▶ Exercise prompt: Below are lines of data, and only some are wanted. Please repeat exactly those from the line that has "## cells by family after synthesis" through the line that has "li1 | 12700".

▶ Given data:

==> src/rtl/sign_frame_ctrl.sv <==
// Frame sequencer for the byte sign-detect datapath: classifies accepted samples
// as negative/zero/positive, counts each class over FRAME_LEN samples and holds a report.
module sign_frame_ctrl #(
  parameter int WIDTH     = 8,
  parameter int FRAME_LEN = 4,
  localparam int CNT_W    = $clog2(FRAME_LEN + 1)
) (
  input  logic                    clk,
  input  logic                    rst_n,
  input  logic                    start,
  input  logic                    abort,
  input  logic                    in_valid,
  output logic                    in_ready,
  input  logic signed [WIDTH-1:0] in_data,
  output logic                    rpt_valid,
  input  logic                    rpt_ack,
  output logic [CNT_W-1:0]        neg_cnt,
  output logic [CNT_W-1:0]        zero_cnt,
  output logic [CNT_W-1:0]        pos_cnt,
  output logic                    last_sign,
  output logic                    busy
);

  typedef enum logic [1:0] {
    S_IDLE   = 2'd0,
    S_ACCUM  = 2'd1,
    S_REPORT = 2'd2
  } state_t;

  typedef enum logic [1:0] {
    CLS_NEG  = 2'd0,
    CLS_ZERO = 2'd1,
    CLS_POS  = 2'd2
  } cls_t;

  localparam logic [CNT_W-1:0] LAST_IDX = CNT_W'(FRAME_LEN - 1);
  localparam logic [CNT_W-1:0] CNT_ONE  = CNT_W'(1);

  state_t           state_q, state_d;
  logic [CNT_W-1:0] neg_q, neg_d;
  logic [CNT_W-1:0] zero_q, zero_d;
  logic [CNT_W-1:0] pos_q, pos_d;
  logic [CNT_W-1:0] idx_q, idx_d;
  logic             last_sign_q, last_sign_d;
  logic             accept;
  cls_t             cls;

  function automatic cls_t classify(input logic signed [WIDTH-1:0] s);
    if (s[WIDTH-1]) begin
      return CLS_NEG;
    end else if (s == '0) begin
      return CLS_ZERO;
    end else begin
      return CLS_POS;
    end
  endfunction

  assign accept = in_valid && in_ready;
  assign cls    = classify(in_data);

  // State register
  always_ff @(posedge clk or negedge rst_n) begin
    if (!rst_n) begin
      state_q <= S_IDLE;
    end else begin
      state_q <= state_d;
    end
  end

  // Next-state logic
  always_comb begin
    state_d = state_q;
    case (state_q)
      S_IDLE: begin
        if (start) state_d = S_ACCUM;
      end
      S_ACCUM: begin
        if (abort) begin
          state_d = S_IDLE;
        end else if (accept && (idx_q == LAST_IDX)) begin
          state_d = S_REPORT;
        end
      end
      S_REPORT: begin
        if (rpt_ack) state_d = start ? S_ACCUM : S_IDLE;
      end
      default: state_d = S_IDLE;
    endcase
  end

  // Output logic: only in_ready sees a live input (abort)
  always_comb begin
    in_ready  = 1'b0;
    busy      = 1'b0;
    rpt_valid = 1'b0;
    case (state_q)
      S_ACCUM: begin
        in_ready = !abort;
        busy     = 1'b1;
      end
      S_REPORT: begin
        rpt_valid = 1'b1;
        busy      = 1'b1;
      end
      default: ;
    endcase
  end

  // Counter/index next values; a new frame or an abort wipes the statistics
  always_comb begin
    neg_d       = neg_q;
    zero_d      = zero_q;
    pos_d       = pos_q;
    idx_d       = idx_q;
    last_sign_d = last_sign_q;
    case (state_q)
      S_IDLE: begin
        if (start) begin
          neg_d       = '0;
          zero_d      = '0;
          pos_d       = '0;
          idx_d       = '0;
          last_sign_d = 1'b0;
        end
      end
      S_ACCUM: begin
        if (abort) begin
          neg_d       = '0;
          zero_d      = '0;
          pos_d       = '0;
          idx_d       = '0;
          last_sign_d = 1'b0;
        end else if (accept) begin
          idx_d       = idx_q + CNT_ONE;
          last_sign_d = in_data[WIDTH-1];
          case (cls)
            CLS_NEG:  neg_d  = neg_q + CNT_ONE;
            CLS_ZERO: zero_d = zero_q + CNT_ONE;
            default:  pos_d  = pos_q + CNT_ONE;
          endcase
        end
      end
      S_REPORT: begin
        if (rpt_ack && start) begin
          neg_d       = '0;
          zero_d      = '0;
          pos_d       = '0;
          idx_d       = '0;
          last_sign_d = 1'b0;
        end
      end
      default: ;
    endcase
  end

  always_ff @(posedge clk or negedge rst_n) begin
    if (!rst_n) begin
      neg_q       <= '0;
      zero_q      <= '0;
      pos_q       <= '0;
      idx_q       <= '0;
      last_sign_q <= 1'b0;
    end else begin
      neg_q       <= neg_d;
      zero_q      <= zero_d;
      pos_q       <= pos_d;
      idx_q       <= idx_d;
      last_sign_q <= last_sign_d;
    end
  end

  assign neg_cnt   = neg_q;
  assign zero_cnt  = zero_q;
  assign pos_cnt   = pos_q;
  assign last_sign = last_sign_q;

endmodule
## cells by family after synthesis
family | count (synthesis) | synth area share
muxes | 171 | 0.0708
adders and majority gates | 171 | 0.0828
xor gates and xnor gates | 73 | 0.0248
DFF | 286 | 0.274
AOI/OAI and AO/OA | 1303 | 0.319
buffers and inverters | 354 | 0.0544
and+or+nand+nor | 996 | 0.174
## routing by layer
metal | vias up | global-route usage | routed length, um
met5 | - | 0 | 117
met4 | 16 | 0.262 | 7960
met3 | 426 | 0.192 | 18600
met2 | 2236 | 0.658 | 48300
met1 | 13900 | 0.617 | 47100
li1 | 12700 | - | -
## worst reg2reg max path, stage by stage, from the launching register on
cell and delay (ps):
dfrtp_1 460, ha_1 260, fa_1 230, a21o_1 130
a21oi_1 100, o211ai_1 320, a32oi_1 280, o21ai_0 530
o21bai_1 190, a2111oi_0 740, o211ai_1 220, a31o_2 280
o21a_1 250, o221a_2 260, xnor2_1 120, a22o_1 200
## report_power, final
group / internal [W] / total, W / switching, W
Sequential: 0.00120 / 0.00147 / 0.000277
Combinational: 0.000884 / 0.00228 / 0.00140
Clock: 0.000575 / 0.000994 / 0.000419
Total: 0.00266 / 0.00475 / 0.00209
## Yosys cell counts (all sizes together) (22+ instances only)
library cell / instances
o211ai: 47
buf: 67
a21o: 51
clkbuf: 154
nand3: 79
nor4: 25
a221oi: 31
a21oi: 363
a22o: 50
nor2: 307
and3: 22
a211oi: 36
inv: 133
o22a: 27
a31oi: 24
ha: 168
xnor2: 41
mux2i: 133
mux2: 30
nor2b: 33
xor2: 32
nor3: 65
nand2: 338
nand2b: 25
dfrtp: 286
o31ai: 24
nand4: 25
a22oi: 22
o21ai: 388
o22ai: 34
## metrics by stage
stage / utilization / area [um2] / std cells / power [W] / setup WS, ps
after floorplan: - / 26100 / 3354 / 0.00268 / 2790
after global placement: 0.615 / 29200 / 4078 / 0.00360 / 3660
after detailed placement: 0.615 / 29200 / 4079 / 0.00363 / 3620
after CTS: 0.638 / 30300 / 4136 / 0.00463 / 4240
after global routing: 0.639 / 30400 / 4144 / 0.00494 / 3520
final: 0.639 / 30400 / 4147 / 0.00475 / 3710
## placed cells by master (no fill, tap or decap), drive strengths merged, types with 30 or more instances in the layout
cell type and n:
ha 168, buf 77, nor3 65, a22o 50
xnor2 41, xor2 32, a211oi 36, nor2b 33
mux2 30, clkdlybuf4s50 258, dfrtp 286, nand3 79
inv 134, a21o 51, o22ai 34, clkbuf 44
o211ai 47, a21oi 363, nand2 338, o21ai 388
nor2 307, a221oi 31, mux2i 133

▶ Response below:
## cells by family after synthesis
family | count (synthesis) | synth area share
muxes | 171 | 0.0708
adders and majority gates | 171 | 0.0828
xor gates and xnor gates | 73 | 0.0248
DFF | 286 | 0.274
AOI/OAI and AO/OA | 1303 | 0.319
buffers and inverters | 354 | 0.0544
and+or+nand+nor | 996 | 0.174
## routing by layer
metal | vias up | global-route usage | routed length, um
met5 | - | 0 | 117
met4 | 16 | 0.262 | 7960
met3 | 426 | 0.192 | 18600
met2 | 2236 | 0.658 | 48300
met1 | 13900 | 0.617 | 47100
li1 | 12700 | - | -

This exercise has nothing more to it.